Task item. Return, exactly and in full, the lines of the records below starting at the one with "mux2 | 36 |" and ending at the one with "part / total", and no other lines.

The input.
▼
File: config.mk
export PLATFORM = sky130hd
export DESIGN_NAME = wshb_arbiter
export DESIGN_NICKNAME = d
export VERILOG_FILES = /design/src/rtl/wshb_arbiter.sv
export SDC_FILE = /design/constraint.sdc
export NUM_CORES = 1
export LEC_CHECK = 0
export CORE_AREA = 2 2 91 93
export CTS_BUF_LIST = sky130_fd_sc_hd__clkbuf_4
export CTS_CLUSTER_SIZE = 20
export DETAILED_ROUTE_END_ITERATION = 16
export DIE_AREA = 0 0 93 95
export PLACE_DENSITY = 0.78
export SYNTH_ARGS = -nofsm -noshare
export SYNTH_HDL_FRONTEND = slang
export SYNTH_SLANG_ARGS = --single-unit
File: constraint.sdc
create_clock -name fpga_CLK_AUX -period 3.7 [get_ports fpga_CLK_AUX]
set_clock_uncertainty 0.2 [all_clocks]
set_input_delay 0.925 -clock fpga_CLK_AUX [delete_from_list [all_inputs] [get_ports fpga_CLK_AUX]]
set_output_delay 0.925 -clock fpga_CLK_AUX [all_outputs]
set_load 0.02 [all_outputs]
▲
▼
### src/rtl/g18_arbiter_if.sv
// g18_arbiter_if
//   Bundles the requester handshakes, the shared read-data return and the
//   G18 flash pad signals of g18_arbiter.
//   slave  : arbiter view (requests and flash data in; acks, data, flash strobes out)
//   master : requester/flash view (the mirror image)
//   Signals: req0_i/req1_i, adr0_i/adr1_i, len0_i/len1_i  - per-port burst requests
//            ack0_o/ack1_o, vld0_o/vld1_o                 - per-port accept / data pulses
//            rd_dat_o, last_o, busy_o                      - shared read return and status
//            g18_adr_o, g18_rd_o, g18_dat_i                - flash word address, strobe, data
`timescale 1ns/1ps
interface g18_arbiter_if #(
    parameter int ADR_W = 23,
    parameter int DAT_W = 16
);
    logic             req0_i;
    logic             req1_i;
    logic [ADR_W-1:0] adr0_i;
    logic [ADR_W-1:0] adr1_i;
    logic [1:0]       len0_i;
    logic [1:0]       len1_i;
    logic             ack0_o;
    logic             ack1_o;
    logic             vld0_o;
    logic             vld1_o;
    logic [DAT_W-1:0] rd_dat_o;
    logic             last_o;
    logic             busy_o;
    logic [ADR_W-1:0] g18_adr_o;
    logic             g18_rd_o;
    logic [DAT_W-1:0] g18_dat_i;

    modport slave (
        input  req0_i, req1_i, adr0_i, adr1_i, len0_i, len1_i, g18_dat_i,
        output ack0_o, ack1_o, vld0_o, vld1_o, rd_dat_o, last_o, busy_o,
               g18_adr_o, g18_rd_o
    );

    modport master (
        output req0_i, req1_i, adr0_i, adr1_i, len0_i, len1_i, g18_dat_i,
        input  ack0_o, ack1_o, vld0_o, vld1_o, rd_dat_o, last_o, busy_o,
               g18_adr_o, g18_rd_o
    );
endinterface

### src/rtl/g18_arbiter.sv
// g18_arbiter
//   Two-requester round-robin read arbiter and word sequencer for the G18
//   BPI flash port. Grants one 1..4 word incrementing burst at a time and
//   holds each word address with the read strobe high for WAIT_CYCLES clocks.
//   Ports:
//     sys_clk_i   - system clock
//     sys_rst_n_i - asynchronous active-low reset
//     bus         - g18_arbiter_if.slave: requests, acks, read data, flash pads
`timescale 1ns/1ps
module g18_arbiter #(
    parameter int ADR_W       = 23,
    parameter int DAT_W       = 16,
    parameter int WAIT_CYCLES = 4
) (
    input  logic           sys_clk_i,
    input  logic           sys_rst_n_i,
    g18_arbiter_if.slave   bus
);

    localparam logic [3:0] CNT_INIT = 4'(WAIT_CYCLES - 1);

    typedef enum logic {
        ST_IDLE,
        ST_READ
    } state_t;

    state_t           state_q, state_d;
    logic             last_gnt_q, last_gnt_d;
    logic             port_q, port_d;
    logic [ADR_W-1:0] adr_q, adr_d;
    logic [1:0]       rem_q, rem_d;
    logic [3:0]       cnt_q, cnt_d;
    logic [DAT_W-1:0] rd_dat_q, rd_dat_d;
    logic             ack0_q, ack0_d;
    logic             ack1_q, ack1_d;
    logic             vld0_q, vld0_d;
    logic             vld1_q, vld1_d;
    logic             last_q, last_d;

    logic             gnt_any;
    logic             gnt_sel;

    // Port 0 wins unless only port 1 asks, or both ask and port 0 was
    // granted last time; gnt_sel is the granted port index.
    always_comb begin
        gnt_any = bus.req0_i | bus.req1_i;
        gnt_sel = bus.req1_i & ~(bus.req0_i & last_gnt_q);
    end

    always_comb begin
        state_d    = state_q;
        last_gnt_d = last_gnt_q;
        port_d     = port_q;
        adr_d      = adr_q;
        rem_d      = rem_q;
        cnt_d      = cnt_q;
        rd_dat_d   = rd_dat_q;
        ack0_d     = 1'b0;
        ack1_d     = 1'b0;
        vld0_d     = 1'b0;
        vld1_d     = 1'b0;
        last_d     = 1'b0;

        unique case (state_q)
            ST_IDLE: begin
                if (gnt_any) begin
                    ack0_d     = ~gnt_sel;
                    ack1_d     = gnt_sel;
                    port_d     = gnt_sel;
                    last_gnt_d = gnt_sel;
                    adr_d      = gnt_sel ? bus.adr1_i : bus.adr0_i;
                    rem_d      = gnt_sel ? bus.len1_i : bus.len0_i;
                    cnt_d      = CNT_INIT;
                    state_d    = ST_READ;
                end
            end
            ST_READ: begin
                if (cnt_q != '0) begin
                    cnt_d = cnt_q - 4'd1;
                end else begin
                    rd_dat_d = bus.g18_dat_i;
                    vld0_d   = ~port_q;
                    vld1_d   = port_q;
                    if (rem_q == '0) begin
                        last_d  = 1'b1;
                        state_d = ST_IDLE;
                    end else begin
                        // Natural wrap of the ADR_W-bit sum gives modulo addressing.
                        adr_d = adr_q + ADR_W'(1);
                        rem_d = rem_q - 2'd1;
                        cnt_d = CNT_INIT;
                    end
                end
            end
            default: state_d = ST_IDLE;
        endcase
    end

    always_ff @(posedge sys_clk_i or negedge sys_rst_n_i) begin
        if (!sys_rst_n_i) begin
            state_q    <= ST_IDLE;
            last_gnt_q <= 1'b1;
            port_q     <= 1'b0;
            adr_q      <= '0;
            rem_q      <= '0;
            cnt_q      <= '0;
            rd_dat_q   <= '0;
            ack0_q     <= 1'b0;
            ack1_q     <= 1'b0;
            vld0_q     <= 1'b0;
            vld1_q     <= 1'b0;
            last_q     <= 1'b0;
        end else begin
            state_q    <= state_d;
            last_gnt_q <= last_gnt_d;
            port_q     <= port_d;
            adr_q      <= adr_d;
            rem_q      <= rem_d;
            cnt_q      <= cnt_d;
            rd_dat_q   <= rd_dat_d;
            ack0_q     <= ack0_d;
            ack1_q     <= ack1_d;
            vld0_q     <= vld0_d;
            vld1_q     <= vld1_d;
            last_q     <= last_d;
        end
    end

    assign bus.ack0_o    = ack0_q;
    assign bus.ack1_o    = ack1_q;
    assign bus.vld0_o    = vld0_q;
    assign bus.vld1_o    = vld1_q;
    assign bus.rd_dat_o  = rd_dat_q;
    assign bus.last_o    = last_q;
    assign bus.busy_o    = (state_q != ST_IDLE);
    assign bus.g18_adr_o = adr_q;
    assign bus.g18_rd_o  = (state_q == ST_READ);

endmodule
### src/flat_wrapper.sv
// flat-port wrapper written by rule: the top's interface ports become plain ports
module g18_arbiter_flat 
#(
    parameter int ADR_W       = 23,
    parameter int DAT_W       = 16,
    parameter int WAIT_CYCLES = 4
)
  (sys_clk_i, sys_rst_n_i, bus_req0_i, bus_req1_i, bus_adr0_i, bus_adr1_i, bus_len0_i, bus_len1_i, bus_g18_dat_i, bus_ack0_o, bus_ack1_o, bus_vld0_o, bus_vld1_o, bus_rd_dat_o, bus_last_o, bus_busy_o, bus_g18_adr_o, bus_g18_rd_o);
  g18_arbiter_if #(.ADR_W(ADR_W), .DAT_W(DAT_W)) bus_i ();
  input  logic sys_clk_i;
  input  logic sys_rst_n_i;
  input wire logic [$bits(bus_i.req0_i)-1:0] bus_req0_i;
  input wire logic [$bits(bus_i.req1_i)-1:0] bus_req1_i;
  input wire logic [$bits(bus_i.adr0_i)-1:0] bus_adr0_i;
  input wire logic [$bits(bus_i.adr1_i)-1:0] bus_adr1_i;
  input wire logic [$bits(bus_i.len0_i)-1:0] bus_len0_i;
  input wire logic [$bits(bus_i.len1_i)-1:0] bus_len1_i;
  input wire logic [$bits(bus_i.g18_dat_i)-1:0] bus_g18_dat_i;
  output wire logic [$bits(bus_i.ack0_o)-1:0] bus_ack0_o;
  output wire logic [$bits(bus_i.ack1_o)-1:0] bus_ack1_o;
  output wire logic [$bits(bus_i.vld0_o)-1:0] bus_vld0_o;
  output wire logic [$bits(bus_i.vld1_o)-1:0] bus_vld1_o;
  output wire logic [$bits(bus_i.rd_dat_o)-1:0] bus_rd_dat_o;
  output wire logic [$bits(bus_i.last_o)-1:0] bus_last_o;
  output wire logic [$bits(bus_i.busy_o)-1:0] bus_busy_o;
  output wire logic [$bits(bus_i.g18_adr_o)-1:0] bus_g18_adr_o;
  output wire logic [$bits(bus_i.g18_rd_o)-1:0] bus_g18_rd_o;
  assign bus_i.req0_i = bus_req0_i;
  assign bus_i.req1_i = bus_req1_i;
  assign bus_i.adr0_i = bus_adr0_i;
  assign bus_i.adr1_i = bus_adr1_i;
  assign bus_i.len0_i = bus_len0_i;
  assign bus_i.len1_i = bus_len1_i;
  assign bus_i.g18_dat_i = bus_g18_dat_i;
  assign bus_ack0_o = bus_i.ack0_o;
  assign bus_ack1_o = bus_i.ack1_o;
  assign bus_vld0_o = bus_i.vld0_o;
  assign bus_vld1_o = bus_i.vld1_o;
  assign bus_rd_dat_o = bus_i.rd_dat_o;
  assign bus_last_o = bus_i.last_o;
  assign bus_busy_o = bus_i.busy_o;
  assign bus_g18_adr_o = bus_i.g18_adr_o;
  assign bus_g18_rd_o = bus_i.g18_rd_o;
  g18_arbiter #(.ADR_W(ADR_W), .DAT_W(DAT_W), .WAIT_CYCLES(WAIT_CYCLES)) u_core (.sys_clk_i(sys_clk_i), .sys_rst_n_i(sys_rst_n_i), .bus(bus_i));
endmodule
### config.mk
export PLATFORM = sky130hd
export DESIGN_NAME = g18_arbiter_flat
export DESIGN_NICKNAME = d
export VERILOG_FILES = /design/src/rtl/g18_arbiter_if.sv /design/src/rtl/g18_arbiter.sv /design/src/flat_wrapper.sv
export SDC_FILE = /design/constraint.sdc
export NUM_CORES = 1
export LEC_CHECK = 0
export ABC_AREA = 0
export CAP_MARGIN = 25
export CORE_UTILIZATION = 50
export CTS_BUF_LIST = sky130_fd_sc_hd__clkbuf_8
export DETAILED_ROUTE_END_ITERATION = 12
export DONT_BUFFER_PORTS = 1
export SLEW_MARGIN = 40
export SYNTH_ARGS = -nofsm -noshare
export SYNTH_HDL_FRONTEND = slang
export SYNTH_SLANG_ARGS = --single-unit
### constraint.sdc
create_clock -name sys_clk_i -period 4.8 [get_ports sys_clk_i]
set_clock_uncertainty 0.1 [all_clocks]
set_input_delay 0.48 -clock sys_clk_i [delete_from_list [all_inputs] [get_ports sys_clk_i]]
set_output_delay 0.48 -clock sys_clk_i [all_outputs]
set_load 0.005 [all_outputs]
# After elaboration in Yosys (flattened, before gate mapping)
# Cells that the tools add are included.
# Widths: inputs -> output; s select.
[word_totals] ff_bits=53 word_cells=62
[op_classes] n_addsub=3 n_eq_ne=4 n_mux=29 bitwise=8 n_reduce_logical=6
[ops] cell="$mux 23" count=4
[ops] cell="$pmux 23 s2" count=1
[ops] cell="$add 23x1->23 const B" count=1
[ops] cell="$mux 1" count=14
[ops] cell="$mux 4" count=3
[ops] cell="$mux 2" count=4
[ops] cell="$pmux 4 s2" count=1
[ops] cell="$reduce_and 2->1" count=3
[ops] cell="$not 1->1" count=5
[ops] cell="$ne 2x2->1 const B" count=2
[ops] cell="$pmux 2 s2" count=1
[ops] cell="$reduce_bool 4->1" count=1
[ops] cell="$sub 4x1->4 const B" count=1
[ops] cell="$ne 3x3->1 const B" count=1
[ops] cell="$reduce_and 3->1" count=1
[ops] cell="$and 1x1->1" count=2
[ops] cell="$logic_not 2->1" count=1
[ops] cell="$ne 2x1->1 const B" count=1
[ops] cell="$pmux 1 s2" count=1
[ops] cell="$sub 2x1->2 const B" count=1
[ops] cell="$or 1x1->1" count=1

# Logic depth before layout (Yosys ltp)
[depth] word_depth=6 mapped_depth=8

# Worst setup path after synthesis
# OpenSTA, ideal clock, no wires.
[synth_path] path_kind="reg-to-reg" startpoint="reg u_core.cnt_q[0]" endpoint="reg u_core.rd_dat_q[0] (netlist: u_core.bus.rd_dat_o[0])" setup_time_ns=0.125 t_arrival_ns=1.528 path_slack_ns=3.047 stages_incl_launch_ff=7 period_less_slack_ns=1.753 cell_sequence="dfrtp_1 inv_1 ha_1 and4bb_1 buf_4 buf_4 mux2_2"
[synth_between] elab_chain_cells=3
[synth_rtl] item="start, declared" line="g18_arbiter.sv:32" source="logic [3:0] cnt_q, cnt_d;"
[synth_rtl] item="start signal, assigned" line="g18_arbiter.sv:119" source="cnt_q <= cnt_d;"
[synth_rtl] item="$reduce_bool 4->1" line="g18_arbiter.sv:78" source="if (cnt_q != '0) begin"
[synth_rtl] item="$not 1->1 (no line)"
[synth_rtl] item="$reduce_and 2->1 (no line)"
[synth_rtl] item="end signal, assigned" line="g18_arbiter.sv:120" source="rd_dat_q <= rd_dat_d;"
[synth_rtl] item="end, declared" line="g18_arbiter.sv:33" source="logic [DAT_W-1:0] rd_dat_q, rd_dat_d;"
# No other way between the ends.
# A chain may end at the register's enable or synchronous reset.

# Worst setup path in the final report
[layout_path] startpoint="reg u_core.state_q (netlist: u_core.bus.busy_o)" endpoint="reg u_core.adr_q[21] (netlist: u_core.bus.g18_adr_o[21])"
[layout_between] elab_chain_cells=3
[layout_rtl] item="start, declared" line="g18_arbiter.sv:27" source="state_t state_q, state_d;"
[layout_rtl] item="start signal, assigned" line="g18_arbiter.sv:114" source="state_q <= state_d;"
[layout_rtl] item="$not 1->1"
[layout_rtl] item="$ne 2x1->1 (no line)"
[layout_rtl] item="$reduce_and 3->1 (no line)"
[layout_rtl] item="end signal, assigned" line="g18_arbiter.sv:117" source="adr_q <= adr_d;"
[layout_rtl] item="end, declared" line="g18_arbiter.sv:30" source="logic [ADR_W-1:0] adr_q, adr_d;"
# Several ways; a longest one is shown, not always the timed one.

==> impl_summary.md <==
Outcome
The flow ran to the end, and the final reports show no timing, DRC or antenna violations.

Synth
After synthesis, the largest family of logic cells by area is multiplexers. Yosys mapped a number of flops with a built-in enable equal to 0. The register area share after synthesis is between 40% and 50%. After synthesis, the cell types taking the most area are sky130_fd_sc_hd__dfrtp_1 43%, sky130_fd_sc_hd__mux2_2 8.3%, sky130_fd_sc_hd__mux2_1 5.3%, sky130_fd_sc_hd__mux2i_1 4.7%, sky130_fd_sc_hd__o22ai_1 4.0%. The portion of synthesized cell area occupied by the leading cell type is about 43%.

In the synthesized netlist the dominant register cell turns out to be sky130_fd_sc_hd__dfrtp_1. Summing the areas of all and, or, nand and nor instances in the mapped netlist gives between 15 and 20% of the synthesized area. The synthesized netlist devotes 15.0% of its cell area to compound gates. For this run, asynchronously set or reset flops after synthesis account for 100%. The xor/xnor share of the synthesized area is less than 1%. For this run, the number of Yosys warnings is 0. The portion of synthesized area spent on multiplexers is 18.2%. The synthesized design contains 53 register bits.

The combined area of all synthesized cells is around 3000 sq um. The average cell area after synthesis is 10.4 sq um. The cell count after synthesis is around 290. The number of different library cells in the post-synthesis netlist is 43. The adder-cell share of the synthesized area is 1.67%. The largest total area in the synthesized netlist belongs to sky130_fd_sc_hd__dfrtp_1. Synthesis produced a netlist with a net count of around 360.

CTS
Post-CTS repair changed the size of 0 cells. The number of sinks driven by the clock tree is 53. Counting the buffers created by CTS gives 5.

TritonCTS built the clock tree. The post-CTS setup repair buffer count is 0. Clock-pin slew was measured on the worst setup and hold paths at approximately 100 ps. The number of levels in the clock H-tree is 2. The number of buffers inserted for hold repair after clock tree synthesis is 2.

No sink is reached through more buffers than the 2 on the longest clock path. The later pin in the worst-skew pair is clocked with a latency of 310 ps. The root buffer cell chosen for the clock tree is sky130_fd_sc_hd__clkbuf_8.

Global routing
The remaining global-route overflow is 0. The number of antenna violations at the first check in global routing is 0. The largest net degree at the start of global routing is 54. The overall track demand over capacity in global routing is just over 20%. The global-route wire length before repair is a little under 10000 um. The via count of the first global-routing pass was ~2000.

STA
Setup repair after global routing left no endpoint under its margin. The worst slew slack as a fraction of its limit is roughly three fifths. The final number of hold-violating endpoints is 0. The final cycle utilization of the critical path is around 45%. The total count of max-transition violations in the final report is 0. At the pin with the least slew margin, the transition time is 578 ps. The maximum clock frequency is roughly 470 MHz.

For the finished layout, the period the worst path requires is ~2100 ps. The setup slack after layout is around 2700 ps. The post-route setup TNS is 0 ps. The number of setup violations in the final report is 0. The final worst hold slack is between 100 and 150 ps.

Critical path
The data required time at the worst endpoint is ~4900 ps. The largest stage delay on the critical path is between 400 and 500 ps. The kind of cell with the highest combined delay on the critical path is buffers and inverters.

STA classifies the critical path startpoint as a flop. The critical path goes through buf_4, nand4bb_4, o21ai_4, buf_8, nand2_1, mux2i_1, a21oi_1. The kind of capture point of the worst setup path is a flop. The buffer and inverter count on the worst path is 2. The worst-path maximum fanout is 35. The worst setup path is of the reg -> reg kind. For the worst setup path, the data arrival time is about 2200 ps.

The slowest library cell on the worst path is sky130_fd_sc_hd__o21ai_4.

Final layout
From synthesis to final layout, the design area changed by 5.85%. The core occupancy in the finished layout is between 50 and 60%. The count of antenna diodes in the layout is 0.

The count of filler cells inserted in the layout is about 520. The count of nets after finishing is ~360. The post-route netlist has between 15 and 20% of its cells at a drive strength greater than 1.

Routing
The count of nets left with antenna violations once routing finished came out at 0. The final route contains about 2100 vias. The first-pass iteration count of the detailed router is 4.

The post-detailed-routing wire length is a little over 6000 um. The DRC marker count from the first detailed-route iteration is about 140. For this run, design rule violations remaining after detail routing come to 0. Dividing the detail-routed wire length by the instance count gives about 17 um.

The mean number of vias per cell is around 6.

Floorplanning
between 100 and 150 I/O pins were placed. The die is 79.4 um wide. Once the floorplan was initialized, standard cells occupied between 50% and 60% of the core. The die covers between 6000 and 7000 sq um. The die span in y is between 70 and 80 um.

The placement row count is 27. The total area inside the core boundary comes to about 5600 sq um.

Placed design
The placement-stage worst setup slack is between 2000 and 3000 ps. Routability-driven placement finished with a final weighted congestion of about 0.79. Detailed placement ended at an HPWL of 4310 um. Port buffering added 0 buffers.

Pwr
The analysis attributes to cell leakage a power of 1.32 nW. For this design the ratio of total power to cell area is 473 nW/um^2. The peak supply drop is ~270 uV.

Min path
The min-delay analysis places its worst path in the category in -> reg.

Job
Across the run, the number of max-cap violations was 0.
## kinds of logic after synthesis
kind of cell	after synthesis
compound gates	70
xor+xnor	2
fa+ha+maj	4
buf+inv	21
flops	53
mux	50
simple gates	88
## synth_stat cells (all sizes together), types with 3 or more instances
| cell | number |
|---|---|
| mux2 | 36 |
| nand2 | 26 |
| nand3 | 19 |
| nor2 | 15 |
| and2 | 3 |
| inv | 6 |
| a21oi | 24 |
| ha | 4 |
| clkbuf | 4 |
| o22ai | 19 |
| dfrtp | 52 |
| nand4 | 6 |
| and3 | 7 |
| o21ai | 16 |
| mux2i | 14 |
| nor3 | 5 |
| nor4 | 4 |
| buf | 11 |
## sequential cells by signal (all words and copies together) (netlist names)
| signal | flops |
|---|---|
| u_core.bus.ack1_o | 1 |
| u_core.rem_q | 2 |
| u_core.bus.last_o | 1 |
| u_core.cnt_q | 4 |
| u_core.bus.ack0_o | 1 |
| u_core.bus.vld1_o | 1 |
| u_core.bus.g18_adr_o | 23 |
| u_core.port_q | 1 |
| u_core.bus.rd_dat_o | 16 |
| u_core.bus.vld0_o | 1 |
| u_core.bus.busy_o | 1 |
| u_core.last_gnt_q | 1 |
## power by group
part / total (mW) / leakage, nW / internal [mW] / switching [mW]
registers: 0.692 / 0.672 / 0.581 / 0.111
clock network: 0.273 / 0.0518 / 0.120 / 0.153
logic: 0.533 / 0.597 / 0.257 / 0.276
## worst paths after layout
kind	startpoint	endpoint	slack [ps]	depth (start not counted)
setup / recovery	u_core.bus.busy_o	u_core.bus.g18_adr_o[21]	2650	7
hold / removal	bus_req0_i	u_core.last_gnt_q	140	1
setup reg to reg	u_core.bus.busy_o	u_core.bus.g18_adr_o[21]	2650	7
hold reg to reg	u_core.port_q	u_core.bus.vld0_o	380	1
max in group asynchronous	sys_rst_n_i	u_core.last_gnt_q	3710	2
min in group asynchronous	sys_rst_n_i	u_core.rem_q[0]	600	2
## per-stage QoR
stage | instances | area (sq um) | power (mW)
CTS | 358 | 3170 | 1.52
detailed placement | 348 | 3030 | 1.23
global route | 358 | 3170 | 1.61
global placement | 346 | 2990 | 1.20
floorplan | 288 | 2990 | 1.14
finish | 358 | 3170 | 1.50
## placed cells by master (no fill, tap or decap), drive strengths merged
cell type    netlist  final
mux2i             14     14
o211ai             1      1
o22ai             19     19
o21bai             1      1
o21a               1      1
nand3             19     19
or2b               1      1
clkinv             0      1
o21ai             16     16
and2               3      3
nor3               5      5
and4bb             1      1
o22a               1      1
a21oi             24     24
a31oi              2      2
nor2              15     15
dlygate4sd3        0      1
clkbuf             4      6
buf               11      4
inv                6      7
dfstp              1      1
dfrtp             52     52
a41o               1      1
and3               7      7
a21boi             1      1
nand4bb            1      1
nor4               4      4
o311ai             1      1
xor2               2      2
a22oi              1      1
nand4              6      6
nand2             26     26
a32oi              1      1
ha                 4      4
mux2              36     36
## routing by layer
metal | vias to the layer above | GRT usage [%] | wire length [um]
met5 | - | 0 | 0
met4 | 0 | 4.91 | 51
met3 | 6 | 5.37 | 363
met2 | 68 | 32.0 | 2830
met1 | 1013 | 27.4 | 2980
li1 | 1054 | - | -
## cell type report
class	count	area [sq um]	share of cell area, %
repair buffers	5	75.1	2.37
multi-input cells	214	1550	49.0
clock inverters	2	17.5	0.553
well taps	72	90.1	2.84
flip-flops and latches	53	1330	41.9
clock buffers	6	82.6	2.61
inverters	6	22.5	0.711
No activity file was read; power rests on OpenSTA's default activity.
▲
Your solution.
| mux2 | 36 |
| nand2 | 26 |
| nand3 | 19 |
| nor2 | 15 |
| and2 | 3 |
| inv | 6 |
| a21oi | 24 |
| ha | 4 |
| clkbuf | 4 |
| o22ai | 19 |
| dfrtp | 52 |
| nand4 | 6 |
| and3 | 7 |
| o21ai | 16 |
| mux2i | 14 |
| nor3 | 5 |
| nor4 | 4 |
| buf | 11 |
## sequential cells by signal (all words and copies together) (netlist names)
| signal | flops |
|---|---|
| u_core.bus.ack1_o | 1 |
| u_core.rem_q | 2 |
| u_core.bus.last_o | 1 |
| u_core.cnt_q | 4 |
| u_core.bus.ack0_o | 1 |
| u_core.bus.vld1_o | 1 |
| u_core.bus.g18_adr_o | 23 |
| u_core.port_q | 1 |
| u_core.bus.rd_dat_o | 16 |
| u_core.bus.vld0_o | 1 |
| u_core.bus.busy_o | 1 |
| u_core.last_gnt_q | 1 |
## power by group
part / total (mW) / leakage, nW / internal [mW] / switching [mW]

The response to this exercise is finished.